§ Instructions for the task
If a line in the records below contains the word "group", copy it.

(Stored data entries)
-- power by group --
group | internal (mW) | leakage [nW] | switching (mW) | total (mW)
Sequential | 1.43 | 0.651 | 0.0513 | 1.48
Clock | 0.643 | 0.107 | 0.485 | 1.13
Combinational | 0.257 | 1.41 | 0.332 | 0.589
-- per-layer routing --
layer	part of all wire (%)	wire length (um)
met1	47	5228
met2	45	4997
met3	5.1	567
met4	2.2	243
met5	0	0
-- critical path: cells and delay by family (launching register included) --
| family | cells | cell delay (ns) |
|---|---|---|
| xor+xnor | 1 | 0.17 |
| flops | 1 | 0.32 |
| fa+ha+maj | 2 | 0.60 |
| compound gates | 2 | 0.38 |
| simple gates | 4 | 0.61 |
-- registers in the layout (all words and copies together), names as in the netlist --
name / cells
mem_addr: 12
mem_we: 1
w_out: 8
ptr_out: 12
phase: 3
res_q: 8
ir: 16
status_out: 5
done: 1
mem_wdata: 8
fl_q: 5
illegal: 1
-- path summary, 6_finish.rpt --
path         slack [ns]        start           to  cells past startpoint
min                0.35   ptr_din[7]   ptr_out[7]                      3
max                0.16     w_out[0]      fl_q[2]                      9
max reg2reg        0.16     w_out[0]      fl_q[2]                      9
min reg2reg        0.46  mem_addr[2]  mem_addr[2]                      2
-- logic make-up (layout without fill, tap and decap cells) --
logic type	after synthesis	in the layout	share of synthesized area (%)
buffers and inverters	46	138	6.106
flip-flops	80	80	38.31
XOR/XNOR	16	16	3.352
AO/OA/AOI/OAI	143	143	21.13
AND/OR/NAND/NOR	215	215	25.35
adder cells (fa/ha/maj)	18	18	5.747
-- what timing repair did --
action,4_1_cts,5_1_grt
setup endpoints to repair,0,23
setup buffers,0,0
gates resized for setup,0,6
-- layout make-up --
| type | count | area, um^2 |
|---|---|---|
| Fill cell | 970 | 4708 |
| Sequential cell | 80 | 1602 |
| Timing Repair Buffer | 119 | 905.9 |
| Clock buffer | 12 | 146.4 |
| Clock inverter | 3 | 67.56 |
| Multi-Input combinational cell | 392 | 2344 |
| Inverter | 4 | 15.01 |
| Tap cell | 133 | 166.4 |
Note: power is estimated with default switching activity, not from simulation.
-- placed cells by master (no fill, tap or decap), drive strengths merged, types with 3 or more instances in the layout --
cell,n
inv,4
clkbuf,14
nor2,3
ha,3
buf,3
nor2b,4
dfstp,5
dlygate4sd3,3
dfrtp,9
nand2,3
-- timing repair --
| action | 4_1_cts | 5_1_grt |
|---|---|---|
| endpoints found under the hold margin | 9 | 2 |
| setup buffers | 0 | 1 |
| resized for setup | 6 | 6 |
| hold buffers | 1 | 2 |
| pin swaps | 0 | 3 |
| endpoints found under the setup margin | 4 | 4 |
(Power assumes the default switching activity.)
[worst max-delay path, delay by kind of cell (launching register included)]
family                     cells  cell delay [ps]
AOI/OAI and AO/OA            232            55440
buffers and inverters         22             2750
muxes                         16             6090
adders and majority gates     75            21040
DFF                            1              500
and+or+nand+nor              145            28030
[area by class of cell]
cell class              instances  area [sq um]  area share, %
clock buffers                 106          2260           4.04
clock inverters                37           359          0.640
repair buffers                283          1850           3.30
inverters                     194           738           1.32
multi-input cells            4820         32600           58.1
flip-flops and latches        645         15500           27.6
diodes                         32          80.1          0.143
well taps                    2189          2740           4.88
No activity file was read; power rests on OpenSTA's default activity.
### config.mk
export PLATFORM = sky130hd
export DESIGN_NAME = ret_front_ctl
export DESIGN_NICKNAME = d
export VERILOG_FILES = /design/src/rtl/fe_pkg.sv /design/src/rtl/ret_hazard_unit.sv /design/src/rtl/fetch_pc_mux.sv /design/src/rtl/front_regs.sv /design/src/rtl/ret_front_ctl.sv
export SDC_FILE = /design/constraint.sdc
export NUM_CORES = 1
export LEC_CHECK = 0
export BUFFER_PORTS_ARGS = -buffer_cell sky130_fd_sc_hd__buf_2
export CAP_MARGIN = 20
export CELL_PAD_IN_SITES_DETAIL_PLACEMENT = 0
export CELL_PAD_IN_SITES_GLOBAL_PLACEMENT = 1
export CORE_ASPECT_RATIO = 0.6
export CORE_MARGIN = 2
export CORE_UTILIZATION = 29
export DETAILED_ROUTE_END_ITERATION = 16
export GPL_TIMING_DRIVEN = 0
export PLACE_DENSITY_LB_ADDON = 0.1
export SKIP_LAST_GASP = 1
export SLEW_MARGIN = 20
export SYNTH_ARGS = -nofsm -noshare
export SYNTH_HDL_FRONTEND = slang
export SYNTH_SLANG_ARGS = --single-unit
### constraint.sdc
create_clock -name clk -period 2 [get_ports clk]
set_clock_uncertainty 0.05 [all_clocks]
set_input_delay 0.4 -clock clk [delete_from_list [all_inputs] [get_ports clk]]
set_output_delay 0.4 -clock clk [all_outputs]
set_load 0.02 [all_outputs]
### src/rtl/fe_pkg.sv
package fe_pkg;
  localparam int ICODE_W = 4;
  localparam int REG_W   = 4;

  typedef logic [ICODE_W-1:0] icode_t;
  typedef logic [REG_W-1:0]   regid_t;

  localparam icode_t IC_NOP  = 4'h1;
  localparam icode_t IC_LOAD = 4'h5;
  localparam icode_t IC_RET  = 4'h9;
  localparam regid_t REG_NONE = 4'hF;

  function automatic logic is_ret(input icode_t c);
    return c == IC_RET;
  endfunction
endpackage

### src/rtl/ret_hazard_unit.sv
module ret_hazard_unit
  import fe_pkg::*;
#(
  parameter int N_WATCH = 3
) (
  input  icode_t watch_icode [N_WATCH],
  output logic   hazard,
  output logic   stall_f,
  output logic   bubble_d
);
  logic [N_WATCH-1:0] stage_hit;

  for (genvar g = 0; g < N_WATCH; g++) begin : g_watch
    assign stage_hit[g] = is_ret(watch_icode[g]);
  end

  assign hazard   = |stage_hit;
  assign stall_f  = hazard;
  assign bubble_d = hazard;
endmodule

### src/rtl/fetch_pc_mux.sv
module fetch_pc_mux
  import fe_pkg::*;
#(
  parameter int PC_W = 32
) (
  input  icode_t          w_icode,
  input  logic [PC_W-1:0] w_valm,
  input  logic [PC_W-1:0] pred_q,
  output logic            redirect,
  output logic [PC_W-1:0] fetch_pc
);
  function automatic logic [PC_W-1:0] pick_pc(input logic sel_mem,
                                              input logic [PC_W-1:0] mem_val,
                                              input logic [PC_W-1:0] pred);
    return sel_mem ? mem_val : pred;
  endfunction

  assign redirect = is_ret(w_icode);
  assign fetch_pc = pick_pc(redirect, w_valm, pred_q);
endmodule

### src/rtl/front_regs.sv
module front_regs
  import fe_pkg::*;
#(
  parameter int PC_W = 32
) (
  input  logic            clk,
  input  logic            rst_n,
  input  logic            stall_f,
  input  logic            bubble_d,
  input  logic [PC_W-1:0] pred_in,
  input  icode_t          icode_in,
  input  regid_t          dst_e_in,
  input  regid_t          dst_m_in,
  output logic [PC_W-1:0] pred_q,
  output icode_t          d_icode,
  output regid_t          d_dst_e,
  output regid_t          d_dst_m
);
  always_ff @(posedge clk) begin
    if (!rst_n)        pred_q <= '0;
    else if (!stall_f) pred_q <= pred_in;
  end

  always_ff @(posedge clk) begin
    if (!rst_n || bubble_d) begin
      d_icode <= IC_NOP;
      d_dst_e <= REG_NONE;
      d_dst_m <= REG_NONE;
    end else begin
      d_icode <= icode_in;
      d_dst_e <= dst_e_in;
      d_dst_m <= dst_m_in;
    end
  end

  p_stall_hold_r4: assert property (@(posedge clk) disable iff (!rst_n)
    stall_f |=> pred_q == $past(pred_q));

  p_bubble_nop_r5: assert property (@(posedge clk) disable iff (!rst_n)
    bubble_d |=> (d_icode == IC_NOP && d_dst_e == REG_NONE && d_dst_m == REG_NONE));
endmodule

### src/rtl/ret_front_ctl.sv
module ret_front_ctl
  import fe_pkg::*;
#(
  parameter int PC_W = 32
) (
  input  logic            clk,
  input  logic            rst_n,
  input  logic [PC_W-1:0] fetch_pred_pc,
  input  logic [3:0]      fetch_icode,
  input  logic [3:0]      fetch_dst_e,
  input  logic [3:0]      fetch_dst_m,
  input  logic [3:0]      e_icode,
  input  logic [3:0]      m_icode,
  input  logic [3:0]      w_icode,
  input  logic [PC_W-1:0] w_valm,
  output logic [PC_W-1:0] fetch_pc,
  output logic            stall_f,
  output logic            bubble_d,
  output logic [3:0]      d_icode,
  output logic [3:0]      d_dst_e,
  output logic [3:0]      d_dst_m
);
  localparam int N_WATCH = 3;

  logic [PC_W-1:0] pred_q;
  logic            hazard;
  logic            redirect;
  icode_t          watch [N_WATCH];

  assign watch[0] = d_icode;
  assign watch[1] = e_icode;
  assign watch[2] = m_icode;

  ret_hazard_unit #(.N_WATCH(N_WATCH)) u_hazard (
    .watch_icode (watch),
    .hazard      (hazard),
    .stall_f     (stall_f),
    .bubble_d    (bubble_d)
  );

  fetch_pc_mux #(.PC_W(PC_W)) u_pcmux (
    .w_icode  (w_icode),
    .w_valm   (w_valm),
    .pred_q   (pred_q),
    .redirect (redirect),
    .fetch_pc (fetch_pc)
  );

  front_regs #(.PC_W(PC_W)) u_regs (
    .clk      (clk),
    .rst_n    (rst_n),
    .stall_f  (stall_f),
    .bubble_d (bubble_d),
    .pred_in  (fetch_pred_pc),
    .icode_in (fetch_icode),
    .dst_e_in (fetch_dst_e),
    .dst_m_in (fetch_dst_m),
    .pred_q   (pred_q),
    .d_icode  (d_icode),
    .d_dst_e  (d_dst_e),
    .d_dst_m  (d_dst_m)
  );

  p_ret_in_d_stalls_r2: assert property (@(posedge clk) disable iff (!rst_n)
    (d_icode == IC_RET) |-> (stall_f && bubble_d));

  p_w_ret_no_stall_r3: assert property (@(posedge clk) disable iff (!rst_n)
    (w_icode == IC_RET && d_icode != IC_RET && e_icode != IC_RET && m_icode != IC_RET)
      |-> (!stall_f && !bubble_d));

  p_redirect_r6: assert property (@(posedge clk) disable iff (!rst_n)
    (w_icode == IC_RET) |-> (fetch_pc == w_valm));

  p_load_no_redirect_r7: assert property (@(posedge clk) disable iff (!rst_n)
    (w_icode == IC_LOAD) |-> (fetch_pc == pred_q && !redirect));

  p_hazard_consistent_r2: assert property (@(posedge clk) disable iff (!rst_n)
    hazard |-> (stall_f && bubble_d));
endmodule

==> key figures, run 1 <==
Status
  • Status: finished with violations
  • Violated checks: negative setup slack

STA
  • RSZ-0062 raised after global routing: yes
  • Setup TNS: -1900 ps
  • Rel. slew slack: 69.1%
  • Final Hold Viols: 0
  • Slew Viols, Final: 0
  • FMAX: 480 MHz
  • Measured slew at the worst slew-check pin: 464 ps
  • Tcrit/Tclk final: 104%
  • Setup ws final: -82.2 ps
  • Final min period: 2080 ps
  • Final setup vio count: 32

Clocking
  • H-tree depth: 2
  • Clock Latency Late Sink: 280 ps
  • TritonCTS Buffers: 5
  • Maximum root-to-sink buffer count: 2
  • Clock sinks: 44
  • Root buf cell: clkbuf_16
  • CTS tree: yes
  • Clock slew seen by the registers of the worst setup and hold paths: 60 ps
  • Post-CTS Hold Buffers: 0

Power and ir drop
  • Maximum VDD drop: 0.305 mV
  • Static leakage: 1.73 nW
  • Power Dens Cells: 740 nW/um^2

Floorplanning
  • Die Wd: 112 um
  • Core Footprint: 6760 um^2
  • Starting Density: 30.3%
  • Die height: 69.1 um
  • Die area: 7770 um^2
  • Core Rows: 23
  • IO Count: 136

Worst setup path
  • FF-to-FF setup slack: 380 ps
  • CP Cell Sequence: buf_6 > nor4bb_2 > buf_4 > buf_8 > mux2_2 > buf_2
  • Crit path kind: in -> out
  • Slowest CP cell: mux2_2
  • Startpoint types: input port
  • CP Capture Type: output port
  • Crit-path max cell delay: 330 ps
  • Arr. time, crit path: 1630 ps
  • Peak fanout along the critical path: 10
  • CP Data Required Time: 1550 ps

Yosys
  • Mapped Cells: 210
  • Post-Syn Area: 2050 um^2
  • Number of synthesized register bits: 44
  • Post-synth top area share: 43.0%
  • Syn avg cell area: 9.75 um^2
  • Largest cells by area after synthesis: dfxtp_1 (43%), mux2_2 (16%), mux2i_1 (16%)
  • Yosys warns: 0
  • Seq/Total Area, Yosys: 43.0%
  • Distinct cells, synth: 18
  • Cell taking the most area after synthesis: dfxtp_1
  • Post-synthesis net count: 300

Route
  • 1st-iter DRT viols: 29
  • Average via count per standard cell: 4.35
  • Antenna Nets Post-Route: 0
  • DRC viols: 0
  • First-pass DRT Iterations: 4
  • Wire per inst: 12.9 um
  • Total routed wirelength: 5.75 mm
  • Via count: 1939

Global route
  • Largest net degree at the start of global routing: 13
  • Initial antenna violation count: 0
  • First-pass GRT wire length: 9.17 mm
  • All-layer global routing usage: 14.4%
  • Vias in the first global route: 1926
  • Global route overflow: 0

Placed design
  • I/O Buffers: 135
  • Pre-CTS setup slack: -314 ps
  • HPWL Detailed: 4.36 mm
  • GP Congestion: 0.706
  • Placed cells: 432

Flow run
  • Max Cap Viol: 0

Finish
  • Layout cells sized above 1: 55.2%
  • Fin cells: 446
  • Final net count: 449
  • Area Growth Syn to Fin: 57.8%
  • # diodes: 0
  • Most common cell after layout, fill and taps aside: buf_2
  • Commonest non-fill, non-tap cells in the layout: buf_2 (124), nand2_1 (64), dfxtp_1 (44)

Hold path
  • HP Class: in -> reg
==> routing by layer <==
| metal | vias to the layer above | track usage (%) | routed length (um) |
|---|---|---|---|
| met5 | - | 0 | 0 |
| met4 | 0 | 3.66 | 44 |
| met3 | 5 | 4.75 | 486 |
| met2 | 75 | 20.7 | 2280 |
| met1 | 871 | 20.7 | 2940 |
| li1 | 988 | - | - |
==> timing repair <==
action / 4_1_cts / 5_1_grt
cloned: 0 / 1
gates resized for setup: 10 / 41
buffers inserted: 4 / 2
setup endpoints to repair: 32 / 33
pin swaps: 1 / 3
==> final cells by class <==
| type | count | area [um^2] |
|---|---|---|
| inverters | 4 | 15.0 |
| multi-input cells | 146 | 1120 |
| clock buffers | 7 | 153 |
| plain buffers | 16 | 124 |
| flip-flops and latches | 44 | 881 |
| fillers | 665 | 3530 |
| repair buffers | 142 | 831 |
| well taps | 87 | 109 |
==> cell families (layout without fill, tap and decap cells) <==
kind of cell,Yosys count,in the layout,share of synthesized area [%]
and+or+nand+nor,82,82,19.2
DFF,44,44,43.0
muxes,64,64,33.2
buffers and inverters,20,169,4.58
==> synthesized netlist by cell type <==
| cell | instances |
|---|---|
| mux2i_1 | 32 |
| and4bb_4 | 2 |
| nor4bb_1 | 1 |
| mux2_1 | 2 |
| nand2_1 | 64 |
| dfxtp_1 | 44 |
| clkbuf_1 | 8 |
| nor3_4 | 1 |
| mux2_2 | 30 |
| or2_1 | 7 |
| nor2_1 | 3 |
| and4bb_2 | 1 |
| or2_2 | 2 |
| buf_6 | 1 |
| buf_2 | 6 |
| inv_1 | 4 |
| or4b_4 | 1 |
| buf_4 | 1 |
==> registers in the layout, summed over array words and instances (netlist names) <==
signal / count
u_regs.d_dst_e: 4
u_regs.d_dst_m: 4
u_regs.d_icode: 4
u_regs.pred_q: 32
==> worst max-delay path, delay by kind of cell <==
kind / cells / cell delay (ps)
buf+inv: 4 / 640
mux: 1 / 330
simple gates: 1 / 260
==> final timing paths <==
| kind | from | cells past startpoint | to |
|---|---|---|---|
| max | w_icode[1] | 6 | fetch_pc[13] |
| max reg2reg | u_regs.d_icode[1]$_SDFF_PP0_ | 4 | u_regs.d_dst_m[3]$_SDFF_PP1_ |
| min | fetch_dst_m[2] | 2 | u_regs.d_dst_m[2]$_SDFF_PP1_ |
| min reg2reg | u_regs.pred_q[20]$_SDFFE_PN0N_ | 2 | u_regs.pred_q[20]$_SDFFE_PN0N_ |
==> through the flow <==
step           utilization (%)  hold slack, ps  power, mW  cell area (um^2)
5_1_grt                   47.8             240       2.51              3230
4_1_cts                   45.1             240       2.38              3050
6_report                  47.8             247       2.39              3230
2_1_floorplan                -             381       1.31              2050
3_5_place_dp              41.9             400       1.50              2840
3_3_place_gp              41.9             394       1.50              2840
==> where the power goes <==
part           internal, mW  total (mW)  switching (mW)  leakage (nW)
registers             0.947       0.980          0.0339         0.366
logic                 0.295       0.568           0.273          1.29
clock network         0.524       0.844           0.320        0.0760
Note: power is estimated with default switching activity, not from simulation.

§ Written response
-- power by group --
group | internal (mW) | leakage [nW] | switching (mW) | total (mW)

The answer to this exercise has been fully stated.